A Deep Reinforcement Learning Approach for UAV Path Planning Incorporating Vehicle Dynamics with Acceleration Control

Abstract

Unmanned aerial vehicles (UAVs) are experiencing a rapid expansion in their applications across various domains, including goods delivery, video capturing, and traffic control. The crucial aspect for UAVs to execute successful target tracking and obstacle avoidance maneuvers lies in the accuracy of their path planning operations. This research paper aims to contribute to the existing body of knowledge by presenting a novel model that incorporates acceleration control, accounting for changing variables such as UAV velocity and altitude, while also incorporating vehicle dynamics. To enhance the realism of the model, we include drag force as a factor.

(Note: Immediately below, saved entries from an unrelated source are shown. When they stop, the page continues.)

--- src/rtl/memory_access_stage.sv ---
// MEM pipeline stage: data-memory req/resp handshake, store lane alignment,
// load sign/zero extension and the MEM/WB register.
package rv32i_types_pkg;
    typedef struct packed {
        logic [6:0] opcode;
        logic [2:0] funct3;
        logic       load_regfile;
        logic       mem_read;
        logic       mem_write;
    } rv32i_control_word;
endpackage

module memory_access_stage
    import rv32i_types_pkg::*;
#(
    parameter bit MISALIGN_TRAP = 1'b1
) (
    input  logic              clk,
    input  logic              rst,
    input  logic              valid_in,
    input  rv32i_control_word ctrl_word_in,
    input  logic [31:0]       instruction_in,
    input  logic [31:0]       PC_in,
    input  logic [31:0]       alu_in,
    input  logic [31:0]       rs2_in,
    input  logic              br_en_in,
    output logic              stall_out,
    output logic              data_read,
    output logic              data_write,
    output logic [3:0]        data_mbe,
    output logic [31:0]       data_addr,
    output logic [31:0]       data_wdata,
    input  logic [31:0]       data_rdata,
    input  logic              data_resp,
    output logic              valid_out,
    output rv32i_control_word ctrl_word_out,
    output logic [31:0]       instruction_out,
    output logic [31:0]       PC_out,
    output logic [31:0]       alu_out,
    output logic              br_en_out,
    output logic [31:0]       rdata_out,
    output logic              misalign_out
);

    typedef enum logic {IDLE, REQ} state_t;

    function automatic logic [3:0] store_mbe(input logic [1:0] size, input logic [1:0] off);
        case (size)
            2'b00:   store_mbe = 4'b0001 << off;
            2'b01:   store_mbe = 4'b0011 << off;
            default: store_mbe = 4'hF;
        endcase
    endfunction

    function automatic logic [31:0] store_wdata(input logic [1:0] size, input logic [31:0] rs2);
        case (size)
            2'b00:   store_wdata = {4{rs2[7:0]}};
            2'b01:   store_wdata = {2{rs2[15:0]}};
            default: store_wdata = rs2;
        endcase
    endfunction

    function automatic logic [31:0] load_extend(input logic [2:0] f3, input logic [1:0] off,
                                                input logic [31:0] w);
        logic [7:0]  b;
        logic [15:0] h;
        b = 8'(w >> {off, 3'b000});
        h = 16'(w >> {off[1], 4'b0000});
        case (f3)
            3'b000:  load_extend = {{24{b[7]}}, b};
            3'b100:  load_extend = {24'h0, b};
            3'b001:  load_extend = {{16{h[15]}}, h};
            3'b101:  load_extend = {16'h0, h};
            default: load_extend = w;
        endcase
    endfunction

    state_t            state_q, state_d;
    logic              rd_q, rd_d, wr_q, wr_d;
    logic [3:0]        mbe_q, mbe_d;
    logic [31:0]       addr_q, addr_d, wdata_q, wdata_d;
    logic [2:0]        f3_q, f3_d;
    logic [1:0]        off_q, off_d;
    logic              valid_q, valid_d, br_q, br_d, mis_q, mis_d;
    rv32i_control_word ctrl_q, ctrl_d;
    logic [31:0]       instr_q, instr_d, pc_q, pc_d, alu_q, alu_d, rdata_q, rdata_d;

    logic [1:0] size, a_lo, off;
    logic       is_mem, misaligned, trap, mem_op, stall_c;

    assign size       = ctrl_word_in.funct3[1:0];
    assign a_lo       = alu_in[1:0];
    assign is_mem     = ctrl_word_in.mem_read | ctrl_word_in.mem_write;
    assign misaligned = (size == 2'b01 && a_lo[0]) || (size == 2'b10 && a_lo != 2'b00);
    assign trap       = MISALIGN_TRAP && misaligned;
    assign mem_op     = valid_in && is_mem && !trap;
    // Non-trapping misaligned accesses simply drop the offending low address bits.
    assign off        = (size == 2'b00) ? a_lo : (size == 2'b01) ? {a_lo[1], 1'b0} : 2'b00;

    always_comb begin
        state_d = state_q;
        rd_d    = rd_q;
        wr_d    = wr_q;
        mbe_d   = mbe_q;
        addr_d  = addr_q;
        wdata_d = wdata_q;
        f3_d    = f3_q;
        off_d   = off_q;
        stall_c = 1'b0;
        ctrl_d  = ctrl_word_in;
        instr_d = instruction_in;
        pc_d    = PC_in;
        alu_d   = alu_in;
        br_d    = br_en_in;
        valid_d = 1'b0;
        mis_d   = 1'b0;
        rdata_d = 32'h0;
        case (state_q)
            IDLE: begin
                if (mem_op) begin
                    state_d = REQ;
                    rd_d    = ctrl_word_in.mem_read;
                    wr_d    = ctrl_word_in.mem_write & ~ctrl_word_in.mem_read;
                    addr_d  = {alu_in[31:2], 2'b00};
                    mbe_d   = ctrl_word_in.mem_read ? 4'hF : store_mbe(size, off);
                    wdata_d = ctrl_word_in.mem_read ? 32'h0 : store_wdata(size, rs2_in);
                    f3_d    = ctrl_word_in.funct3;
                    off_d   = off;
                    stall_c = 1'b1;
                end else begin
                    valid_d = valid_in;
                    mis_d   = valid_in && is_mem && trap;
                end
            end
            REQ: begin
                stall_c = ~data_resp;
                if (data_resp) begin
                    state_d = IDLE;
                    rd_d    = 1'b0;
                    wr_d    = 1'b0;
                    valid_d = valid_in;
                    rdata_d = rd_q ? load_extend(f3_q, off_q, data_rdata) : 32'h0;
                end
            end
            default: state_d = IDLE;
        endcase
    end

    always_ff @(posedge clk or negedge rst) begin
        if (!rst) begin
            state_q <= IDLE;
            rd_q    <= 1'b0;
            wr_q    <= 1'b0;
            mbe_q   <= 4'h0;
            addr_q  <= 32'h0;
            wdata_q <= 32'h0;
            f3_q    <= 3'h0;
            off_q   <= 2'h0;
            valid_q <= 1'b0;
            ctrl_q  <= '0;
            instr_q <= 32'h0;
            pc_q    <= 32'h0;
            alu_q   <= 32'h0;
            br_q    <= 1'b0;
            rdata_q <= 32'h0;
            mis_q   <= 1'b0;
        end else begin
            state_q <= state_d;
            rd_q    <= rd_d;
            wr_q    <= wr_d;
            mbe_q   <= mbe_d;
            addr_q  <= addr_d;
            wdata_q <= wdata_d;
            f3_q    <= f3_d;
            off_q   <= off_d;
            valid_q <= valid_d;
            ctrl_q  <= ctrl_d;
            instr_q <= instr_d;
            pc_q    <= pc_d;
            alu_q   <= alu_d;
            br_q    <= br_d;
            rdata_q <= rdata_d;
            mis_q   <= mis_d;
        end
    end

    assign stall_out       = rst & stall_c;
    assign data_read       = rd_q;
    assign data_write      = wr_q;
    assign data_mbe        = mbe_q;
    assign data_addr       = addr_q;
    assign data_wdata      = wdata_q;
    assign valid_out       = valid_q;
    assign ctrl_word_out   = ctrl_q;
    assign instruction_out = instr_q;
    assign PC_out          = pc_q;
    assign alu_out         = alu_q;
    assign br_en_out       = br_q;
    assign rdata_out       = rdata_q;
    assign misalign_out    = mis_q;

endmodule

In this study, we focus on exploring the potential of deep reinforcement learning (DRL), specifically the deep deterministic policy gradient (DDPG) algorithm, for modeling a 3D continuous environment with a continuous set of actions. In order to improve the UAV’s performance in executing target tracking and obstacle avoidance maneuvers, we propose an innovative reward function based on the inner product. The training results show that the UAV successfully learns to perform the aforementioned tasks. Also, simulation results demonstrate the superior performance of the proposed UAV modeling and reward function compared to existing works.